BUG #17568: unexpected zero page at block 0 during REINDEX CONCURRENTLY

Started by PG Bug reporting formover 3 years ago5 messagesbugs
Jump to latest
#1PG Bug reporting form
noreply@postgresql.org

The following bug has been logged on the website:

Bug reference: 17568
Logged by: Sergei Kornilov
Email address: sk@zsrv.org
PostgreSQL version: 14.4
Operating system: Ubuntu 20.04
Description:

Hello
I recently ran "REINDEX INDEX CONCURRENTLY i_sess_uuid;" (pg14.4, table
around 700gb), but suddenly, after the start of phase "index validation:
scanning index", the insert and update operations started returning an
error:

ERROR: index "i_sess_uuid_ccnew" contains unexpected zero page at block 0
HINT: Please REINDEX it.

i_sess_uuid_ccnew is exactly the new index that builds reindex concurrently
at this time. It is clear that the errors started after
index_set_state_flags INDEX_CREATE_SET_READY, because insert and update
queries now need to update this index too. But it remains unclear how
exactly page 0 turned out to be all zeros at this point.

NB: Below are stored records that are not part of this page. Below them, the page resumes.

Context: an optimization exercise on an open-source flow, tuned for small area, a short achievable clock period and few clock cycles. The choices shown serve that exercise and are no tape-out recipe. In this exercise RTL edits were held to simulation tests only and were not proved equivalent to the original. Power and IR drop assume default switching activity.

## zinc
==> flow/design.v <==
module pvc_sram_exerciser (
    input  wire        clk,
    input  wire        rst,
    input  wire        start,
    input  wire [2:0]  cfg_sel,
    input  wire        cfg_rw,
    input  wire        cfg_ret,
    input  wire        cfg_siz,
    output wire        busy,
    output wire        done,
    output wire        fault,
    output wire [3:0]  fault_code,
    output wire        verdict_fail,
    output reg  [31:0] fail_count,
    output wire        ev_valid,
    output reg  [2:0]  ev_kind,
    output wire [31:0] ev_data,
    input  wire        ev_ready,
    input  wire        rsp_valid,
    input  wire [2:0]  rsp_nsym,
    input  wire        rsp_z,
    input  wire [7:0]  rsp_byte,
    input  wire [2:0]  rec_idx,
    output wire        rec_addr_valid,
    output wire [19:0] rec_addr,
    output wire [7:0]  rec_label,
    output reg  [1:0]  rec_kind,
    output reg  [7:0]  rec_expect,
    output wire [7:0]  rec_act_val,
    output wire [7:0]  rec_act_zmask
);
    localparam [2:0] EV_XACT = 3'd1;
    localparam [2:0] EV_TRS  = 3'd2;
    localparam [2:0] EV_IND  = 3'd3;
    localparam [7:0] NEEDLE = 8'hA5;
    localparam [2:0] PH_TRS = 3'd0;
    localparam [2:0] PH_FLT = 3'd1;
    localparam [2:0] PH_SZ0 = 3'd2;    
    localparam [2:0] PH_SZN = 3'd3;    
    localparam [2:0] PH_SZR = 3'd4;    
    localparam [2:0] PH_SW  = 3'd5;    
    localparam [2:0] PH_RET = 3'd6;    
    localparam [2:0] PH_VRD = 3'd7;
    reg        run_q, done_q, fault_q;
    reg        fcode_q;                
    reg        wt;                     
    reg [2:0]  phase;
    reg [1:0]  step;
    reg [2:0]  pat;
    reg        ind;
    reg [18:0] addr;
    reg [2:0]  sel_r;
    reg        rw_r, ret_r, siz_r;
    reg [2:0]  plab;
    reg        full;
    reg [2:0]  rec_l_q [0:7];
    reg [2:0]  rec_p_q [0:7];
    reg        rec_z_q [0:7];
    reg [7:0]  rec_v_q [0:7];
    reg [18:0] rec_a_q [0:7];
    function [7:0] pat_val;
        input [2:0] p;
        begin
            case (p)
                3'd0: pat_val = 8'hAA;
                3'd1: pat_val = 8'h55;
                3'd2: pat_val = 8'hF0;
                3'd3: pat_val = 8'h0F;
                3'd4: pat_val = 8'hCC;
                3'd5: pat_val = 8'h33;
                3'd6: pat_val = 8'hFF;
                default: pat_val = 8'h00;
            endcase
        end
    endfunction
    wire has_cs2 = ~sel_r[2] & ~sel_r[0];           
    wire m13 = |sel_r;                              
    wire m15 = sel_r[2] | sel_r[1];                 
    wire m17 = sel_r[2] | (sel_r[1] & sel_r[0]);    
    wire m18 = sel_r[2];                            
    wire [18:0] amask = {m18, m17, m15, m15, m13, m13, 13'h1FFF};
    wire at_last = &(addr | ~amask);
    wire a_hi0   = ~|addr[18:7];
    wire a_lo127 = &addr[6:0];
    wire [18:0] addr_inc = addr + 19'd1;
    wire is_ind  = (phase == PH_SW) && (step == 2'd0);
    wire is_xact = (phase != PH_TRS) && (phase != PH_VRD) && !is_ind;
    wire nz      = full | (|fail_count[2:0]);
    reg        c_we, c_oe, c_cs1, c_cs2;
    reg [7:0]  d_out;
    reg [2:0]  lab;
    always @(*) begin
        c_we = 1'b0; c_oe = 1'b0; c_cs1 = 1'b0; c_cs2 = 1'b0;
        d_out = 8'd0;
        lab = 3'd0;
        ev_kind = EV_XACT;
        case (phase)
            PH_TRS: ev_kind = EV_TRS;
            PH_FLT: begin
                c_we = 1'b1; c_cs1 = (step != 2'd2); c_cs2 = (step != 2'd0);
                lab = {1'b0, step} + 3'd1;
            end
            PH_SZ0, PH_SZN: begin
                if (step[0]) begin
                    c_we = 1'b1; c_oe = 1'b1; c_cs1 = 1'b1; c_cs2 = 1'b1;
                end else begin
                    c_oe = 1'b1;
                    d_out = (phase == PH_SZN) ? NEEDLE : 8'd0;
                end
            end
            PH_SZR: begin
                c_we = 1'b1;
                lab = 3'd4;
            end
            PH_SW: begin
                case (step)
                    2'd0: begin
                        ev_kind = EV_IND;
                        d_out = {7'd0, ~ind};
                    end
                    2'd1: begin
                        c_oe = 1'b1;
                        d_out = pat_val(pat);
                    end
                    2'd2: begin
                        c_we = 1'b1; c_oe = 1'b1; c_cs1 = 1'b1; c_cs2 = 1'b1;
                        lab = 3'd5;
                    end
                    default: begin
                        c_we = 1'b1;
                        lab = 3'd6;
                    end
                endcase
            end
            PH_RET: begin
                c_we = 1'b1;
                lab = 3'd7;
            end
            default: ev_kind = {2'b10, nz};      
        endcase
    end
    assign ev_data = {c_we, c_oe, c_cs1, c_cs2 & has_cs2, 1'b0,
                      addr[18:7] & {12{~is_ind}}, addr[6:0], d_out};
    wire rsp_one = rsp_valid && (rsp_nsym == 3'd1);
    wire rsp_bad = wt && rsp_valid && (rsp_nsym != 3'd1);
    assign ev_valid = run_q && (!wt || (rsp_one && phase != PH_VRD));
    wire   adv      = ev_valid && ev_ready;
    assign busy  = run_q;
    assign done  = done_q;
    assign fault = fault_q;
    assign fault_code   = {fcode_q, 2'b11, fcode_q};
    assign verdict_fail = nz;
    wire [7:0] pv = pat_val(pat);
    reg mm;
    always @(*) begin
        case (plab)
            3'd4:        mm = !rsp_z && (rsp_byte == NEEDLE);
            3'd6, 3'd7:  mm = rsp_z || (rsp_byte != pv);
            default:     mm = !rsp_z;
        endcase
    end
    wire fire   = wt && rsp_one && (plab != 3'd0) && mm;
    wire sat    = &fail_count;
    wire rec_we = fire && !full;
    wire        dec   = plab[2] & (plab[1] | ~plab[0]);
    wire [18:0] raddr = (addr - {18'd0, dec}) & amask;
    always @(posedge clk) begin
        if (rst) begin
            run_q   <= 1'b0;
            done_q  <= 1'b0;
            fault_q <= 1'b0;
            wt      <= 1'b0;
        end else if (!run_q) begin
            if (start && !fault_q) begin
                done_q <= 1'b0;
                if (cfg_sel > 3'd4) begin
                    fault_q <= 1'b1;
                    fcode_q <= 1'b0;
                end else begin
                    run_q <= 1'b1;
                end
            end
        end else begin
            if (rsp_bad) begin
                run_q   <= 1'b0;
                wt      <= 1'b0;
                fault_q <= 1'b1;
                fcode_q <= 1'b1;
            end else if (adv) begin
                wt <= is_xact;
                if (phase == PH_VRD) begin
                    run_q  <= 1'b0;
                    done_q <= 1'b1;
                end
            end else if (rsp_valid) begin
                wt <= 1'b0;
            end
        end
    end
    always @(posedge clk) begin
        if (!run_q) begin
            if (start) begin
                sel_r <= cfg_sel;
                rw_r  <= cfg_rw;
                ret_r <= cfg_ret;
                siz_r <= cfg_siz;
                phase <= PH_TRS;
                step  <= 2'd0;
                pat   <= 3'd7;
                ind   <= 1'b0;
                addr  <= 19'd0;
            end
        end else if (adv) begin
            plab <= lab;
            case (phase)
                PH_TRS, PH_FLT: begin
                    if (phase == PH_TRS && has_cs2) begin
                        phase <= PH_FLT;
                        step  <= 2'd0;
                    end else if (phase == PH_FLT && step != 2'd2) begin
                        step <= step + 2'd1;
                    end else begin
                        step <= 2'd0;
                        if (siz_r)     phase <= PH_SZ0;
                        else if (rw_r) phase <= PH_SW;
                        else           phase <= PH_VRD;
                    end
                end
                PH_SZ0: begin
                    step <= ~step;
                    if (step[0]) begin
                        if (at_last) begin
                            phase <= PH_SZN;
                            addr  <= 19'd0;
                        end else begin
                            addr <= addr_inc;
                        end
                    end
                end
                PH_SZN: begin
                    step <= ~step;
                    if (step[0]) begin
                        phase <= PH_SZR;
                        addr  <= 19'd1;
                    end
                end
                PH_SZR: begin
                    if (at_last) begin
                        addr  <= 19'd0;
                        step  <= 2'd0;
                        phase <= rw_r ? PH_SW : PH_VRD;
                    end else begin
                        addr <= addr_inc;
                    end
                end
                PH_SW: begin
                    case (step)
                        2'd0: begin
                            step <= 2'd1;
                            ind  <= ~ind;
                            if (a_hi0) pat <= pat + 3'd1;
                        end
                        2'd1, 2'd2: step <= step + 2'd1;
                        default: begin
                            if (at_last) begin
                                addr <= 19'd0;
                                step <= 2'd0;
                                if (ret_r)             phase <= PH_RET;
                                else if (pat == 3'd7)  phase <= PH_VRD;
                            end else begin
                                addr <= addr_inc;
                                step <= a_lo127 ? 2'd0 : 2'd1;
                            end
                        end
                    endcase
                end
                PH_RET: begin
                    if (at_last) begin
                        addr  <= 19'd0;
                        step  <= 2'd0;
                        phase <= (pat == 3'd7) ? PH_VRD : PH_SW;
                    end else begin
                        addr <= addr_inc;
                    end
                end
                default: ;
            endcase
        end
    end
    always @(posedge clk) begin
        if (!run_q) begin
            if (start) begin
                fail_count <= 32'd0;
                full       <= 1'b0;
            end
        end else if (fire && !sat) begin
            fail_count <= fail_count + 32'd1;
            if (&fail_count[2:0]) full <= 1'b1;
        end
    end
    always @(posedge clk) begin
        if (run_q && rec_we) begin
            rec_l_q[fail_count[2:0]] <= plab;
            rec_p_q[fail_count[2:0]] <= pat;
            rec_z_q[fail_count[2:0]] <= rsp_z;
            rec_v_q[fail_count[2:0]] <= rsp_byte & {8{~rsp_z}};
            rec_a_q[fail_count[2:0]] <= raddr;
        end
    end
    reg [1:0] rk_d [0:7];
    reg [7:0] re_d [0:7];
    integer i;
    always @(*) begin
        for (i = 0; i < 8; i = i + 1) begin
            case (rec_l_q[i])
                3'd4: begin
                    rk_d[i] = 2'd2;
                    re_d[i] = NEEDLE;
                end
                3'd6, 3'd7: begin
                    rk_d[i] = 2'd0;
                    re_d[i] = pat_val(rec_p_q[i]);
                end
                default: begin
                    rk_d[i] = 2'd1;
                    re_d[i] = 8'd0;
                end
            endcase
        end
    end
    wire [2:0] r_l = rec_l_q[rec_idx];
    assign rec_label      = {5'd0, r_l};
    assign rec_addr_valid = r_l[2];
    assign rec_addr       = {1'b0, rec_a_q[rec_idx]};
    assign rec_act_val    = rec_v_q[rec_idx];
    assign rec_act_zmask  = {8{rec_z_q[rec_idx]}};
    always @(*) begin
        rec_kind   = rk_d[rec_idx];
        rec_expect = re_d[rec_idx];
    end
endmodule
Settings: LEC_CHECK=0, CAP_MARGIN=20, CORE_MARGIN=2, CORE_UTILIZATION=30, SETUP_SLACK_MARGIN=2.0, SLEW_MARGIN=20; clock period 5.0 ns.
run.sh (not shown) runs the stock make flow with config.mk's settings and CLKGATE_MAP_FILE= SYNTH_SCRIPT=/design/flow/synth_recipe.tcl, a recipe that flattens the netlist after the stock synthesis.
Testbench counts of zinc, summed over its fixed seeds: cycles 1,723,440.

I think some process may have loaded btree metapage (page 0) into shared
buffers prior the end of _bt_load. In this case, the error is reproduced
(14.4, 14 STABLE, HEAD):

create extension pageinspect;
create table test as select generate_series(1,1e4) as id;
create index test_id_idx on test(id);
# prepare gdb for this backend with breakpoint on _bt_uppershutdown
reindex index concurrently test_id_idx ;

While gdb is stopped on breakpoint run from second session:

insert into test values (0);
SELECT * FROM bt_metap('test_id_idx_ccnew');
-[ RECORD 1 ]-------------+---
magic | 0
version | 0
root | 0
level | 0
fastroot | 0
fastlevel | 0
last_cleanup_num_delpages | 0
last_cleanup_num_tuples | -1
allequalimage | f

Then continue reindex backend. New inserts along with reindex itself will
give error "index "test_id_idx_ccnew" contains unexpected zero page at block
0". The metapage on disk after _bt_uppershutdown call will be written
correctly and correctly replicated to standby. But it is still erroneous in
shared buffers on primary.

I still don't know if this is what happened to my base. Monitoring requests
(like pg_total_relation_size, pg_stat_user_indexes, pg_statio_user_indexes)
do not load metapage into shared buffers. Normal select/insert/update/delete
should not touch in any way not ready index. This database does not have any
extensions installed other than those available in contrib.

Thoughts?

regards, Sergei

In reply to: PG Bug reporting form (#1)
Re:BUG #17568: unexpected zero page at block 0 during REINDEX CONCURRENTLY

Hello
Luckily, I found a call of bt_metap function in one query that was definitely called while reindex was running and before these errors started to appear.
Accidentally pilot error.

It would be nice to protect shared buffers from such premature page loading, but it's probably not going to work without performance penalty.

regards, Sergei

#3Andres Freund
andres@anarazel.de
In reply to: PG Bug reporting form (#1)
Re: BUG #17568: unexpected zero page at block 0 during REINDEX CONCURRENTLY

Hi,

On 2022-08-03 14:23:34 +0000, PG Bug reporting form wrote:

I think some process may have loaded btree metapage (page 0) into shared
buffers prior the end of _bt_load. In this case, the error is reproduced
(14.4, 14 STABLE, HEAD):

create extension pageinspect;
create table test as select generate_series(1,1e4) as id;
create index test_id_idx on test(id);
# prepare gdb for this backend with breakpoint on _bt_uppershutdown
reindex index concurrently test_id_idx ;

Worth noting that this doesn't even require reindex concurrently, it's also an
issue for CIC.

The problem basically is that once the first non-meta page from the btree is
written (e.g. _bt_blwritepage() calling smgrextend()), concurrent sessions can
read in the metapage (and potentially other pages that are also zero filled)
into shared_buffers. at the end of _bt_uppershutdown() we'll write the
metapage to disk, bypassing shared buffers. And boom, the all-zeroes version
read into memory earlier is suddenly out of date.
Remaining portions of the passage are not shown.